A. GOD is an ALL-LOVING entity.
1. If this is true, we must now define what the term LOVE means.
2. If this is true, we must now define what the term ALL-LOVING means.
3. How can finite man use the term ALL? Does not ALL, by definition, mean INFINITE possibilities?

B. GOD is an OMNIPOTENT entity.
1. If this is true, we must now define what the term OMNIPOTENT means.
2. We must also determine if there is a natural conflict of interest in the above two terms. Can absolute LOVE exist side by side with absolute POWER?
3. Can finite man even come close to grasping what OMNIPOTENT means?

C. GOD is an OMNISCIENT entity.
1. If this is true, we must now ask, "If GOD knows all, how can man claim this to be a fact? "ALL" is an all-encompassing word: How can finite man proclaim the "ALLNESS" of this entity described as ALL-KNOWING?
2. The same question can be logically asked of A. and B.

D. GOD is EVERYWHERE at one and the same time.
1. Has finite man explored EVERYWHERE? Can finite man even make the statement that GOD is almost EVERYWHERE? Can finite man even make the statement that GOD is 1/10th of being EVERYWHERE?
2. What would GOD look like if HE occupied all places both seen and unseen?

Without going further into the essence of this entity called GOD, just A, B, C and D precludes ANY discussion of same. Man is absolutely ignorant of these four so-called agreed upon attributes of the entity known collectively as GOD.

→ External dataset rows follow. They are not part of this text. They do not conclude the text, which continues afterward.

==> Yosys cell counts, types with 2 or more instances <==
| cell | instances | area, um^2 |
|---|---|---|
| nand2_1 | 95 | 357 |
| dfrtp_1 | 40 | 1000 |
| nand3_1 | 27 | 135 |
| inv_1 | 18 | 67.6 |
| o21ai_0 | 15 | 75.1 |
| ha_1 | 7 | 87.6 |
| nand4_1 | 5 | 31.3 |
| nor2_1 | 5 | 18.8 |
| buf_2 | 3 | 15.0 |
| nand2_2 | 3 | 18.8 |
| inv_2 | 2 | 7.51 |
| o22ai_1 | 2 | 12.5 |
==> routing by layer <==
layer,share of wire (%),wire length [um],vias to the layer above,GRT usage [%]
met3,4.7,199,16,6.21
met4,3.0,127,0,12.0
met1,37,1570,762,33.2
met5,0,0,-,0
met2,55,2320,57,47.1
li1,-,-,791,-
==> src/rtl/execute.sv <==
// ---------------------------------------------------------------------------
// execute -- execute stage of the five-stage RV64 pipeline.
//
// Sits between decode and memory. Single-cycle ALU ops and load/store
// address generation are computed combinationally and registered into
// dataE. RV64M multiply/divide ops run through an iterative FSM
// (radix-2 shift-add multiply, restoring divide) and retire from DONE.
//
// Ports:
//   clk      in   clock
//   reset    in   synchronous active-high reset
//   flushde  in   hold dataE and the mul/div FSM (memory stage stalled)
//   flushall in   squash: kills any in-flight mul/div, invalidates dataE
//   dataD    in   decode bundle (pc, valid, instr, ctl, operands, csr info)
//   dataE    out  registered result bundle for the memory stage
//   stope    out  combinational; high while decode must hold dataD
// ---------------------------------------------------------------------------
package common;
    localparam int XLEN = 64;

    typedef enum logic [2:0] {
        OP_NOP, OP_ALU, OP_LD, OP_SD, OP_MULDIV
    } op_t;

    typedef enum logic [4:0] {
        ALU_ADD, ALU_SUB, ALU_SLL, ALU_SLT, ALU_SLTU, ALU_XOR, ALU_SRL,
        ALU_SRA, ALU_OR, ALU_AND, ALU_ADDW, ALU_SUBW, ALU_SLLW, ALU_SRLW,
        ALU_SRAW, ALU_MUL, ALU_MULH, ALU_MULHSU, ALU_MULHU, ALU_MULW,
        ALU_DIV, ALU_DIVU, ALU_REM, ALU_REMU, ALU_DIVW, ALU_DIVUW,
        ALU_REMW, ALU_REMUW
    } alufunc_t;

    typedef struct packed {
        op_t      op;
        alufunc_t alufunc;
    } control_t;

    typedef struct packed {
        logic [XLEN-1:0] pc;
        logic            valid;
        logic [31:0]     instr;
        control_t        ctl;
        logic [4:0]      dst;
        logic [XLEN-1:0] srca;
        logic [XLEN-1:0] srcb;
        logic [XLEN-1:0] rd2;
        logic [11:0]     csrdst;
        logic [XLEN-1:0] csr;
        logic            error;
    } decode_data_t;

    typedef struct packed {
        logic [XLEN-1:0] pc;
        logic            valid;
        logic [31:0]     instr;
        control_t        ctl;
        logic [4:0]      dst;
        logic [XLEN-1:0] result;
        logic [XLEN-1:0] rd2;
        logic [11:0]     csrdst;
        logic [XLEN-1:0] csr;
        logic            error;
    } excute_data_t;
endpackage

module execute
    import common::*;
(
    input  logic         clk,
    input  logic         reset,
    input  logic         flushde,
    input  logic         flushall,
    input  decode_data_t dataD,
    output excute_data_t dataE,
    output logic         stope
);

    typedef enum logic [1:0] {IDLE, MUL, DIV, DONE} state_t;

    function automatic logic [63:0] sext32(input logic [31:0] v);
        return {{32{v[31]}}, v};
    endfunction

    function automatic logic is_mul_f(input alufunc_t f);
        return f inside {ALU_MUL, ALU_MULH, ALU_MULHSU, ALU_MULHU, ALU_MULW};
    endfunction

    function automatic logic is_w_f(input alufunc_t f);
        return f inside {ALU_MULW, ALU_DIVW, ALU_DIVUW, ALU_REMW, ALU_REMUW};
    endfunction

    function automatic logic signed_a_f(input alufunc_t f);
        return f inside {ALU_MUL, ALU_MULH, ALU_MULHSU, ALU_MULW,
                         ALU_DIV, ALU_REM, ALU_DIVW, ALU_REMW};
    endfunction

    function automatic logic signed_b_f(input alufunc_t f);
        return f inside {ALU_MUL, ALU_MULH, ALU_MULW,
                         ALU_DIV, ALU_REM, ALU_DIVW, ALU_REMW};
    endfunction

    state_t       state, state_next;
    logic [6:0]   count;
    excute_data_t held;
    logic [127:0] acc;
    logic [63:0]  mcand, quo, rem, divisor;
    logic         neg_q, neg_r, div_zero;

    logic         is_mop, d_w, d_mul;
    logic [63:0]  opa, opb, mag_a, mag_b;
    logic         neg_a, neg_b;
    logic [63:0]  alu_out, ex_result;
    logic [64:0]  mul_sum, div_trial;
    logic [127:0] acc_next;
    logic [63:0]  quo_next, rem_next;
    alufunc_t     hf;
    logic         h_w;
    logic [127:0] prod, prod_s;
    logic [63:0]  q64, r64, md_result;
    excute_data_t pass_out, done_out;

    assign is_mop = dataD.valid && (dataD.ctl.op == OP_MULDIV);
    assign d_w    = is_w_f(dataD.ctl.alufunc);
    assign d_mul  = is_mul_f(dataD.ctl.alufunc);

    // Operand conditioning for mul/div: W forms look at the low word only,
    // then everything is reduced to a magnitude plus a sign flag.
    always_comb begin
        opa = dataD.srca;
        opb = dataD.srcb;
        if (d_w) begin
            opa = signed_a_f(dataD.ctl.alufunc) ? sext32(dataD.srca[31:0])
                                                : {32'b0, dataD.srca[31:0]};
            opb = signed_b_f(dataD.ctl.alufunc) ? sext32(dataD.srcb[31:0])
                                                : {32'b0, dataD.srcb[31:0]};
        end
        neg_a = signed_a_f(dataD.ctl.alufunc) & opa[63];
        neg_b = signed_b_f(dataD.ctl.alufunc) & opb[63];
        mag_a = neg_a ? (64'd0 - opa) : opa;
        mag_b = neg_b ? (64'd0 - opb) : opb;
    end

    // Single-cycle ALU; loads and stores use the adder for the address.
    always_comb begin
        alu_out = '0;
        case (dataD.ctl.alufunc)
            ALU_ADD:  alu_out = dataD.srca + dataD.srcb;
            ALU_SUB:  alu_out = dataD.srca - dataD.srcb;
            ALU_SLL:  alu_out = dataD.srca << dataD.srcb[5:0];
            ALU_SLT:  alu_out = {63'd0, $signed(dataD.srca) < $signed(dataD.srcb)};
            ALU_SLTU: alu_out = {63'd0, dataD.srca < dataD.srcb};
            ALU_XOR:  alu_out = dataD.srca ^ dataD.srcb;
            ALU_SRL:  alu_out = dataD.srca >> dataD.srcb[5:0];
            ALU_SRA:  alu_out = $unsigned($signed(dataD.srca) >>> dataD.srcb[5:0]);
            ALU_OR:   alu_out = dataD.srca | dataD.srcb;
            ALU_AND:  alu_out = dataD.srca & dataD.srcb;
            ALU_ADDW: alu_out = sext32(dataD.srca[31:0] + dataD.srcb[31:0]);
            ALU_SUBW: alu_out = sext32(dataD.srca[31:0] - dataD.srcb[31:0]);
            ALU_SLLW: alu_out = sext32(dataD.srca[31:0] << dataD.srcb[4:0]);
            ALU_SRLW: alu_out = sext32(dataD.srca[31:0] >> dataD.srcb[4:0]);
            ALU_SRAW: alu_out = sext32($unsigned($signed(dataD.srca[31:0]) >>> dataD.srcb[4:0]));
            default:  alu_out = '0;
        endcase
        if (dataD.ctl.op == OP_LD || dataD.ctl.op == OP_SD)
            ex_result = dataD.srca + dataD.srcb;
        else
            ex_result = alu_out;
    end

    // One iteration step of each engine. The multiplier adds into the top
    // half and shifts the whole accumulator right, consuming a multiplier
    // bit from the bottom. The divider shifts a dividend bit into the
    // partial remainder and keeps the trial subtraction only if it did
    // not go negative.
    always_comb begin
        mul_sum   = {1'b0, acc[127:64]} + (acc[0] ? {1'b0, mcand} : 65'd0);
        acc_next  = {mul_sum, acc[63:1]};
        div_trial = {rem, quo[63]} - {1'b0, divisor};
        if (!div_trial[64]) begin
            rem_next = div_trial[63:0];
            quo_next = {quo[62:0], 1'b1};
        end else begin
            rem_next = {rem[62:0], quo[63]};
            quo_next = {quo[62:0], 1'b0};
        end
    end

    // Final sign fix and result selection. For W ops only 32 iterations
    // run, so the product sits 32 bits up in the accumulator and the
    // quotient ends in the low word.
    always_comb begin
        hf     = held.ctl.alufunc;
        h_w    = is_w_f(hf);
        prod   = h_w ? {32'b0, acc[127:32]} : acc;
        prod_s = neg_q ? (128'd0 - prod) : prod;
        q64    = div_zero ? '1 : (neg_q ? (64'd0 - quo) : quo);
        r64    = div_zero ? held.result : (neg_r ? (64'd0 - rem) : rem);
        case (hf)
            ALU_MUL:                          md_result = prod_s[63:0];
            ALU_MULH, ALU_MULHSU, ALU_MULHU:  md_result = prod_s[127:64];
            ALU_MULW:                         md_result = sext32(prod_s[31:0]);
            ALU_DIV, ALU_DIVU:                md_result = q64;
            ALU_REM, ALU_REMU:                md_result = r64;
            ALU_DIVW, ALU_DIVUW:              md_result = sext32(q64[31:0]);
            ALU_REMW, ALU_REMUW:              md_result = sext32(r64[31:0]);
            default:                          md_result = '0;
        endcase
    end

    always_comb begin
        pass_out        = '0;
        pass_out.pc     = dataD.pc;
        pass_out.valid  = dataD.valid;
        pass_out.instr  = dataD.instr;
        pass_out.ctl    = dataD.ctl;
        pass_out.dst    = dataD.dst;
        pass_out.result = ex_result;
        pass_out.rd2    = dataD.rd2;
        pass_out.csrdst = dataD.csrdst;
        pass_out.csr    = dataD.csr;
        pass_out.error  = dataD.error;
        done_out        = held;
        done_out.valid  = 1'b1;
        done_out.result = md_result;
    end

    assign stope = (state == MUL) || (state == DIV) || ((state == IDLE) && is_mop);

    // Next-state logic. The counter holds the iterations still to run, so
    // the step taken with count == 1 is the last one.
    always_comb begin
        state_next = state;
        case (state)
            IDLE: begin
                if (is_mop) begin
                    if (d_mul)
                        state_next = MUL;
                    else if (opb == 64'd0)
                        state_next = DONE;
                    else
                        state_next = DIV;
                end
            end
            MUL, DIV: begin
                if (count == 7'd1)
                    state_next = DONE;
            end
            DONE:    state_next = IDLE;
            default: state_next = IDLE;
        endcase
    end

    // held.result keeps the raw dividend; it is the remainder when the
    // divisor is zero.
    always_ff @(posedge clk) begin
        if (reset || flushall) begin
            state       <= IDLE;
            count       <= '0;
            dataE.valid <= 1'b0;
        end else if (!flushde) begin
            state <= state_next;
            case (state)
                IDLE: begin
                    if (is_mop) begin
                        held        <= pass_out;
                        held.result <= dataD.srca;
                        count       <= d_w ? 7'd32 : 7'd64;
                        neg_q       <= neg_a ^ neg_b;
                        neg_r       <= neg_a;
                        div_zero    <= !d_mul && (opb == 64'd0);
                        acc         <= {64'd0, mag_b};
                        mcand       <= mag_a;
                        rem         <= '0;
                        quo         <= d_w ? {mag_a[31:0], 32'd0} : mag_a;
                        divisor     <= mag_b;
                    end
                end
                MUL: begin
                    acc   <= acc_next;
                    count <= count - 7'd1;
                end
                DIV: begin
                    rem   <= rem_next;
                    quo   <= quo_next;
                    count <= count - 7'd1;
                end
                default: ;
            endcase

            if (state == DONE)
                dataE <= done_out;
            else if (stope)
                dataE.valid <= 1'b0;
            else
                dataE <= pass_out;
        end
    end

endmodule

==> config.mk <==
export PLATFORM = sky130hd
export DESIGN_NAME = execute
export DESIGN_NICKNAME = d
export VERILOG_FILES = /design/src/rtl/execute.sv
export SDC_FILE = /design/constraint.sdc
export NUM_CORES = 2
export LEC_CHECK = 0
export CAP_MARGIN = 10
export CORE_MARGIN = 10
export CORE_UTILIZATION = 52
export CTS_BUF_LIST = sky130_fd_sc_hd__clkbuf_8
export DETAILED_ROUTE_END_ITERATION = 8
export HOLD_SLACK_MARGIN = 0.05
export PLACE_DENSITY_LB_ADDON = 0.25
export SETUP_SLACK_MARGIN = 0.5
export SLEW_MARGIN = 20
export SYNTH_ARGS = -nofsm -noshare
export SYNTH_HDL_FRONTEND = slang
export SYNTH_SLANG_ARGS = --single-unit
==> constraint.sdc <==
create_clock -name clk -period 52 [get_ports clk]
set_input_delay 10.4 -clock clk [delete_from_list [all_inputs] [get_ports clk]]
set_output_delay 10.4 -clock clk [all_outputs]
set_load 0.1 [all_outputs]
==> impl_metrics.toml <==
[outcome]
status = "complete, but fails checks"
violations = "DRC"

[power]
p_total_mw = 2.22
ir_drop_uv = 27.0
pwr_density_cell_mw_per_mm2 = 23.5
cellLeakagePower_nw = 34.4

[logic_synthesis]
postSynthNetCount = 9487
yosys_warnings = 0
ys_types = 104
synth_largest_area_cell = "edfxtp_1"
avgSynthCellArea_um2 = 9.26
synth-edff-count = 1014
synthFlopType = "edfxtp_1"
synth_area_leaders = "edfxtp_1 38%, ha_1 5.2%, mux2_2 4.5%"
postSynthCellCount = 8764
synthArstFlopShare_pct = 0
synth_seq_cells = 1024
yosys.cell_count.top_type = "edfxtp_1"
synthesis.area_mm2 = 0.0812
synth_seq_area_share_pct = 37.8
synth_common_cells = "1014 x edfxtp_1, 897 x nor2_1, 719 x a21oi_1, 678 x nand2_1, 608 x o21ai_0"
synth_top_area_share_pct = 37.5

[timing]
fin_worst_skew_ns = 0.128
tightest_slew_ns = 1.43
finalCritPeriodShare_pct = 45.4
relSlewSlack_pct = 4.09
min_period_ns = 23.62
setup_tns_ns = 0
setup_viol = 0
clock.fmax_mhz = 42.3
hold_viol_final = 0
slew_violations = 0
rsz0062_at_grt = "false"

[setup_path]
critPathRequiredTime_ns = 41.60
crit_path_start_kind = "input port"
crit_fanout = 6
end_kind = "primary output"
crit_type = "input port to primary output"
worstPathArrival_ns = 13.22

[drt]
first_pass_iters = 9
drtAntennaViolNets = 0
drt-initial-drc-count = 16800
wl_um = 439000
wl_per_cell_um = 38.2
drc_errors = 15
vias_per_cell = 7.37
num_vias = 84700

[die]
core_mm2 = 0.155
die_area_mm2 = 0.172
fp.dieW_um = 415
start_util_pct = 52.5
die_h_um = 415
rows = 144
io_pins = 699

[finish]
nets = 9987
drive_above_1_share_pct = 11.3
stdcell_area_mm2 = 0.0942
areaGrowthSynthToFinish_pct = 16.0

[place]
dp_hpwl_um = 331000
gp_congestion = 1.13
port_buffers = 698
postPlaceCellArea_mm2 = 0.0905

[cts]
cts_sinks = 1024
ctsResizeCount = 0
cts_buffer_depth = 3
cts_inserted_buffers = 169
path_clk_slew_ns = 0.07
cts_root_buf = "clkbuf_8"
clk_latency_ns = 1.01
holdBufCountCts = 0
h-tree-depth = 4
cts_tree = "yes"
post_cts_buffers = 0

[global_route]
grt_pass1_vias = 79500
grt-ovfl-total = 0
antenna_found_initial = 61
grt_pass1_wl_um = 602000
grt_max_degree = 187
grt.total_usage_pct = 48.1

[job]
drv_cap = 0

[hold_path]
worstHoldPathType = "flip-flop to flip-flop"
==> per-stage QoR <==
step           util [%]  setup slack, ns  cells  hold WS, ns
2_1_floorplan         -            21.54   8764        0.449
3_3_place_gp       58.5            28.51  11100        0.464
3_5_place_dp       58.5            28.41  11100        0.473
4_1_cts            60.7            28.40  11400        0.477
5_1_grt            60.8            28.28  11500        0.519
6_report           60.9            28.38  11500        0.493
==> cells by family after synthesis <==
group / count (synthesis) / share of synthesized area, %
xor+xnor: 520 / 5.61
flops: 1024 / 37.8
mux: 730 / 11.3
simple gates: 2570 / 14.7
buf+inv: 966 / 4.57
compound gates: 2614 / 20.8
fa+ha+maj: 340 / 5.28
==> registers in the layout (all words and copies together) (netlist names), 5 cells and up <==
register and count:
dataE 315, done_out 245, acc 128, divisor 64, held 64, quo 64, rem 64, mcand 63
count 7, hf 5
==> power by group <==
group          switching, mW  internal (mW)  leakage [nW]
clock                  0.388          0.363          1.87
sequential           0.00535          0.923          9.38
combinational          0.375          0.162          23.2
total                  0.769           1.45          34.4
==> layer usage <==
layer / vias up / global-route usage (%) / wire length (um) / part of all wire, %
li1: 34000 / - / - / -
met1: 40400 / 55.5 / 147000 / 33
met2: 8005 / 71.9 / 186000 / 42
met3: 2185 / 18.3 / 62800 / 14
met4: 40 / 36.8 / 43000 / 9.8
met5: - / 1.44 / 535 / 0.12
==> cell type report <==
type / count / area [um2]
Timing Repair Buffer: 941 / 8910
Clock inverter: 128 / 1010
Tap cell: 2044 / 2560
Sequential cell: 1024 / 30600
Fill cell: 12500 / 60400
Multi-Input combinational cell: 6774 / 47200
Clock buffer: 172 / 2370
Inverter: 354 / 1340
Antenna cell: 58 / 145
==> critical path: stages <==
cell             delay [ns]
clkdlybuf4s50_1        0.55
nor2_1                 0.21
nand4_1                0.45
nor2b_1                0.36
inv_1                  0.08
clkdlybuf4s50_1        1.15
==> cells in the final DEF, fill, tap and decap left out, types with 93 or more instances in the layout <==
cell and count:
mux2_2 322, inv_1 386, clkbuf_8 172, xnor2_1 321, nor3_1 183, mux4_2 117
buf_4 237, clkdlybuf4s50_1 687, o22ai_1 93, nand2_1 678, xor2_1 183, a221oi_1 97
edfxtp_1 1014, a31oi_1 95, mux2i_1 291, ha_1 333, and2_1 100, o21ai_0 599
a21o_1 120, a21oi_1 716, o31ai_1 108, nand3_1 165, nor2_1 886
==> worst paths after layout <==
path,from,endpoint,slack [ns],cells past startpoint
setup / recovery,dataD[280],stope,28.38,6
setup reg to reg,hf[2],dataE[171],44.83,15
hold / removal,done_out[35],dataE[35],0.49,1
hold reg to reg,done_out[35],dataE[35],0.49,1
No activity file was read; power rests on OpenSTA's default activity.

By the way, the above rationalization is the very flaw inherent in The Angelic Doctor's thesis. One CANNOT use the term GOD as an apriori premise. One might as well state that XYZ exists in a pure form and therefore we have permission to attribute anything we wish to XYZ; after all, if XYZ hasn't been defined, anything we say about it may be absolutely true. The problem is, no one would ever know for sure, because no attempt was ever made to define X,Y and Z.

This should effectively end the entire discussion of anything "religious". --jws


rees said:
God= a God/gods is what i'll mean from this point on whenever i say God.

''negatives cannot be proven''... i was somewhat implying this in my statements as well...thus to make a point

if you think of my statement 'how can i provide evidence that God do NOT exist?'

and lets assume atheism means denying the existence of God... the first few posts seemed to be discussing the definition of atheism...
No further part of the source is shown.